Fiancé not wife yet sugest you read the whole tread and you will find more info

Before atemting to pass judgement

And maby also read the 2 nd thread by op of the spoiled shopping trip

Despite that thread being closed its very relevant to the storey

As it describes a nightmare of a shopping day and what's to come

For OP if he stays with this ( woman )

yea...ok , i think by reading his latest post this biatch is testing him to the limits......i would dump her and move on. it would help if he told us what age he and she were and how long they have been together.

Posted

I know it's an uncomfortable practice for some, but has any one actually done the math on this.

Apologies in advance if I've missed certain details as I 've only read the thread quickly.

I'm assuming the OP is 66, the thai GF 46 and her request is for 10,000 THB a month.

(1) Assume she outlives her other half by 20 years and

(2) Assume by time this occurs when she is in her 50s/60s

and therefore is realisticallyno longer able to work and

(3) Assume she requires 5,000 USD a year.

Hey, she needs 100,000 USD. Not overnight but over an extremely lenghty period.

100,000 X 30 = 3,000,000 THB

10,000 THB x 300 months = 3,000,000 TB

300 months = 25 years.

Well, what do you know ! She'd only have to wait until the OP attains the sprightly age of 91.

No wonder she wants to get this into motion asap.

To take the OP out of this equation and sustitute a hypothetical couple who are in an already

long established relationship and the couple are intent on a future life together personally I'm

all for the hypothetical woman. Don't think it's unreasonable at all.

PS Even if my assumed facts are wrong just look at the illustration to get a good idea of financially

what's required in this type of scenario.

Posted

So you're assuming the guy involved will die dead broke and leave nothing in the way of an estate (or life insurance proceeds) to his wife???

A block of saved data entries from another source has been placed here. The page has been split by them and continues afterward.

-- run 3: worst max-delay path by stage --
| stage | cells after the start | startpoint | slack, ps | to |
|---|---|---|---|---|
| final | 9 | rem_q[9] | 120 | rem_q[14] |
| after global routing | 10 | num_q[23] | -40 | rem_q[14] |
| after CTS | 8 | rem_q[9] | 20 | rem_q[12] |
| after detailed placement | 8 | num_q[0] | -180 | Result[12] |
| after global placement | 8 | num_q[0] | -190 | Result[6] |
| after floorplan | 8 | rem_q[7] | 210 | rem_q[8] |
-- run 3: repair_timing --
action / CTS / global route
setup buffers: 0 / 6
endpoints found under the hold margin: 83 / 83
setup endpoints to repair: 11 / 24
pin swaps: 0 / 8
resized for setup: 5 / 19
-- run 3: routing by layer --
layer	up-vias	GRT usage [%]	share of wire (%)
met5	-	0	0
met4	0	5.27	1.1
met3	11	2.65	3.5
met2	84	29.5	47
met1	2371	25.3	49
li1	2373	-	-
`config.mk`:
```
export PLATFORM = sky130hd
export DESIGN_NAME = timer_bank_flat
export DESIGN_NICKNAME = d
export VERILOG_FILES = /design/src/rtl/timer_bank_if.sv /design/src/rtl/timer_bank.sv /design/src/flat_wrapper.sv
export SDC_FILE = /design/constraint.sdc
export NUM_CORES = 1
export LEC_CHECK = 0
export CORE_AREA = 2 2 218 177
export CTS_CLUSTER_SIZE = 14
export DETAILED_ROUTE_END_ITERATION = 10
export DIE_AREA = 0 0 220 179
export GPL_TIMING_DRIVEN = 0
export SETUP_SLACK_MARGIN = 0.4
export SLEW_MARGIN = 20
export SYNTH_ARGS = -nofsm -noshare
export SYNTH_HDL_FRONTEND = slang
export SYNTH_SLANG_ARGS = --single-unit
```
`constraint.sdc`:
```
create_clock -name clk -period 2.43 [get_ports clk]
set_input_delay 0.729 -clock clk [delete_from_list [all_inputs] [get_ports clk]]
set_output_delay 0.729 -clock clk [all_outputs]
set_load 0.005 [all_outputs]
```
**src/rtl/stream_fifo_pkg.sv**
```systemverilog
// Width helpers shared by the stream FIFO and its pointer controller.
package stream_fifo_pkg;

  function automatic int idx_width(input int n);
    return (n > 1) ? $clog2(n) : 1;
  endfunction

  function automatic int addr_width(input int depth);
    return idx_width(depth);
  endfunction

  // One extra bit so the fill count can represent DEPTH itself.
  function automatic int cnt_width(input int depth);
    return idx_width(depth) + 1;
  endfunction

endpackage

```
**src/rtl/fifo_ptr_ctrl.sv**
```systemverilog
// Wrapping read/write pointers and fill counter for a FIFO of arbitrary DEPTH.
module fifo_ptr_ctrl
  import stream_fifo_pkg::*;
#(
  parameter int DEPTH = 8,
  localparam int ADDR_W = addr_width(DEPTH),
  localparam int CNT_W = cnt_width(DEPTH)
) (
  input  logic              clk_i,
  input  logic              rst_i,
  input  logic              flush,
  input  logic              push,
  input  logic              pop,
  output logic [ADDR_W-1:0] wr_ptr,
  output logic [ADDR_W-1:0] rd_ptr,
  output logic [CNT_W-1:0]  usage_q,
  output logic [CNT_W-1:0]  usage_n
);

  localparam logic [ADDR_W-1:0] LAST = ADDR_W'(DEPTH - 1);

  // Explicit compare against the last slot keeps wrap correct for non-power-of-two depths.
  function automatic logic [ADDR_W-1:0] next_ptr(input logic [ADDR_W-1:0] p);
    return (p == LAST) ? '0 : p + 1'b1;
  endfunction

  always_comb begin
    usage_n = usage_q;
    if (flush) begin
      usage_n = '0;
    end else if (push && !pop) begin
      usage_n = usage_q + 1'b1;
    end else if (pop && !push) begin
      usage_n = usage_q - 1'b1;
    end
  end

  always_ff @(posedge clk_i) begin
    if (rst_i || flush) begin
      wr_ptr  <= '0;
      rd_ptr  <= '0;
      usage_q <= '0;
    end else begin
      if (push) wr_ptr <= next_ptr(wr_ptr);
      if (pop) rd_ptr <= next_ptr(rd_ptr);
      usage_q <= usage_n;
    end
  end

endmodule

```
**src/rtl/stream_fifo_wm.sv**
```systemverilog
// Ready/valid FIFO with fill count, almost-full/empty flags and a clearable
// high-watermark; DEPTH of 0 degenerates to a combinational wire.
module stream_fifo_wm
  import stream_fifo_pkg::*;
#(
  parameter bit  FALL_THROUGH = 1'b0,
  parameter int  DATA_WIDTH   = 32,
  parameter int  DEPTH        = 8,
  parameter int  AF_THRESH    = DEPTH - 1,
  parameter int  AE_THRESH    = 1,
  parameter type dtype        = logic [DATA_WIDTH-1:0],
  localparam int ADDR_W = addr_width(DEPTH),
  localparam int CNT_W  = cnt_width(DEPTH)
) (
  input  logic             clk_i,
  input  logic             rst_i,
  input  logic             flush_i,
  input  logic             valid_i,
  output logic             ready_o,
  input  dtype             data_i,
  output logic             valid_o,
  input  logic             ready_i,
  output dtype             data_o,
  output logic [CNT_W-1:0] usage_o,
  output logic             almost_full_o,
  output logic             almost_empty_o,
  output logic [CNT_W-1:0] watermark_o,
  input  logic             watermark_clr_i
);

  if (DEPTH == 0) begin : g_passthru
    assign ready_o        = ready_i;
    assign valid_o        = valid_i;
    assign data_o         = data_i;
    assign usage_o        = '0;
    assign watermark_o    = '0;
    assign almost_full_o  = 1'b0;
    assign almost_empty_o = 1'b1;
  end else begin : g_fifo
    if (AF_THRESH > DEPTH) begin : g_af_chk
      $error("stream_fifo_wm: AF_THRESH must not exceed DEPTH");
    end
    if (AE_THRESH > DEPTH) begin : g_ae_chk
      $error("stream_fifo_wm: AE_THRESH must not exceed DEPTH");
    end

    logic [ADDR_W-1:0] wr_ptr, rd_ptr;
    logic [CNT_W-1:0]  usage_q, usage_n, wm_q;
    logic              not_empty, push, pop, push_st, pop_st;
    dtype              mem [DEPTH];

    assign not_empty = (usage_q != '0);
    assign ready_o   = (usage_q != CNT_W'(DEPTH)) && !flush_i;
    assign valid_o   = (not_empty || (FALL_THROUGH && valid_i)) && !flush_i;
    assign push      = valid_i && ready_o;
    assign pop       = valid_o && ready_i;

    // An empty fall-through FIFO hands the word straight across; storage,
    // pointers and count stay untouched for that bypassed beat.
    assign pop_st  = pop && not_empty;
    assign push_st = push && !(pop && !not_empty);
    assign data_o  = (FALL_THROUGH && !not_empty) ? data_i : mem[rd_ptr];

    fifo_ptr_ctrl #(
      .DEPTH (DEPTH)
    ) u_ptr_ctrl (
      .clk_i   (clk_i),
      .rst_i   (rst_i),
      .flush   (flush_i),
      .push    (push_st),
      .pop     (pop_st),
      .wr_ptr  (wr_ptr),
      .rd_ptr  (rd_ptr),
      .usage_q (usage_q),
      .usage_n (usage_n)
    );

    always_ff @(posedge clk_i) begin
      if (push_st) mem[wr_ptr] <= data_i;
    end

    // Tracks the next-cycle count so the peak is visible the cycle it is reached.
    always_ff @(posedge clk_i) begin
      if (rst_i) begin
        wm_q <= '0;
      end else if (watermark_clr_i) begin
        wm_q <= usage_n;
      end else if (usage_n > wm_q) begin
        wm_q <= usage_n;
      end
    end

    assign usage_o        = usage_q;
    assign watermark_o    = wm_q;
    assign almost_full_o  = (int'(usage_q) >= AF_THRESH);
    assign almost_empty_o = (int'(usage_q) <= AE_THRESH);
  end

  a_valid_hold: assert property (@(posedge clk_i) disable iff (rst_i)
    (valid_i && !ready_o) |=> valid_i);

  a_data_stable: assert property (@(posedge clk_i) disable iff (rst_i)
    (valid_o && !ready_i) |=> $stable(data_o));

endmodule
```
**config.mk**
```make
export PLATFORM = sky130hd
export DESIGN_NAME = stream_fifo_wm
export DESIGN_NICKNAME = d
export VERILOG_FILES = /design/src/rtl/stream_fifo_pkg.sv /design/src/rtl/fifo_ptr_ctrl.sv /design/src/rtl/stream_fifo_wm.sv
export SDC_FILE = /design/constraint.sdc
export NUM_CORES = 1
export LEC_CHECK = 0
export BUFFER_PORTS_ARGS = -buffer_cell sky130_fd_sc_hd__buf_2
export CORE_ASPECT_RATIO = 1.75
export CORE_MARGIN = 1.5
export CORE_UTILIZATION = 35
export DETAILED_ROUTE_END_ITERATION = 12
export GPL_TIMING_DRIVEN = 1
export PLACE_DENSITY_LB_ADDON = 0.2
export SETUP_SLACK_MARGIN = 0.4
export SLEW_MARGIN = 20
export SYNTH_ARGS = -nofsm -noshare
export SYNTH_HDL_FRONTEND = slang
export SYNTH_HIERARCHICAL = 1
export SYNTH_SLANG_ARGS = --single-unit
```
**constraint.sdc**
```tcl
create_clock -name clk_i -period 8 [get_ports clk_i]
set_input_delay 0.4 -clock clk_i [delete_from_list [all_inputs] [get_ports clk_i]]
set_output_delay 0.4 -clock clk_i [all_outputs]
set_load 0.1 [all_outputs]
```
==> out/qor.txt <==
Post-Synth XOR/XNOR Area: 0.163%
Minimum clock period: 3580 ps
CP startpoint kind: register
Vias in the first global route: 5,465
Fin Setup TNS: 0 ps
Drt wl/cell: 21.2 um
Least-Margin Pin Slew: 853 ps
Slowest-stage cell, CP: dfxtp_4
Synth Flop Type: edfxtp_1
CORE AREA: 30,200 um2
Status: finished, final reports clean
Leakage: 4.06 nW
Number of synthesized flops with an enable pin: 256
Layout area overhead: 16.2%
CTS tree: built
Min Hold Slack: 135 ps
Die area: 31,900 um2
Cts bufs inserted: 25
Drt initial violations: 294
Final Setup Violations: 0
Wirelength, routed: 21,000 um
Tcrit/Tclk final: 44.7%
Nets@finish: 631
Max Cap Violations: 0
Peak supply drop: 157 uV
Mapped Area: 10,800 um2
Largest family of logic cells by synthesized area: multiplexers
Remaining routing DRC violations: 0
Clock Sinks: 270
Sequential-to-total area share from yosys stat: 74.0%
Critical path peak fanout: 36
Fmax: 280 MHz
Syn nets: 534
Worst Path Arrival: 3180 ps
Hold_buf cts: 0
Initial antenna violation count: 3
Congestion Overflow GR: 0
Worst stage delay on the critical path: 760 ps
CP endpoint kind: output port
Vias per Instance: 5.01
Detail Route Antenna Nets: 0
Total track usage: 13.7%
Ratio of cells with drive above 1 in the final layout: 34.7%
First-pass GRT wire length: 32,500 um
Worst Path Required: 7600 ps
CTS resizes: 0
Routability cong.: 0.714
Count of cell types in the netlist: 35
H-tree levels: 1
Port bufs: 81
Worst path cell trace: buf_4 > mux4_1 > mux2_2 > buf_2
HP Class: in -> reg
Postcts setup bufs: 0
Slew headroom: 43.1%
Fin. Hold Viols: 0
Adder-cell area share of the yosys netlist: 1.16%
Vias: 4,961
Largest net degree at the start of global routing: 37
Final HPWL DP: 12,200 um
IO Pins: 82
Root Buffer: clkbuf_16
Vert. Die Dim: 235 um
RSZ-0062 raised after global routing: false
Seq cells post-synth: 270
Rows: 84
Final max-slew violation count: 0
Initial DRT Pass Iterations: 4
Post-synth ARST share: 0%
Mapped Cells: 486
Final Core Density: 41.5%
Reg clk slew, reported paths: 70 ps
Post-route insts no fill: 990
Placed Instances: 943
PD cells: 235 nW/um2
Initial Util: 35.7%
Die width: 136 um
CTS Buffer Depth: 3
Simple-Gate Fraction of Synth Area: 2.80%
Tot Pwr: 2.94 mW
Mean area per synthesized cell: 22.2 um2
YS warnings: 6
Compound-cell area share of the yosys netlist: 0.860%
Post-synthesis mux area share: 19.3%
Worst skew pair latency: 540 ps
Critical path class: reg -> out
Max Clock Skew: 12.2 ps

And likewise that he won't set aside any money for her or buy her things of value such as gold during their life together -- apart from the notion of a monthly salary...

Posted

So it seems that she had a job.... You asked her to quit her job and so now she had no pocket money

She is not threatening to leave you, she is threatening you to go bak to work if you do not give her any pocket money

Seems pretty reasonable on her part...

If you ask you finance / wife to quit there job and stay at home full time, you better be willing to pay the bills and give her some pocket money

This not just in Thailand but in any house wife in any western country would expect the same

Sent from my iPhone using ThaiVisa app

Posted

Just read your other topic about your recent trip to the mall...

Take my earlier post back... It seems the warnings signs are all there

Was she like this when you were dating or did she just completely change overnight once you got engaged?

Or did she change after you asked her to quit her job?

Would probably tell her you can afford to take care of both of you at a certain level, but if she wants to buy all of these 'toys' or increase savings, it may not be a bad idea for her to start working again

Then see how she reacts... And that should let you know how to proceed.

Sent from my iPhone using ThaiVisa app

  • Like 1
Posted

Reference post 118

Yeah pretty much.

Not that I want to get involved judging the OP. I could be totally wrong. But it would seem pretty

strange that if these assets exist and if the OP has the intention to pass a sizeable share onto

Thai GF that he hasn't to date mentioned this.

I mean the whole thread is centered on whether GF is being reasonable or not. Surely in the

early part of this thread he'd have qualified himself by saying words to the effect

"she's asking for x..........despite the fact I'm going to ensure she is long-term secure by way of......"

Maybe I missed something. Maybe the OP can clarify. If he takes the view that this has gotten a little

out of hand, that it's his own business I'd respect that too.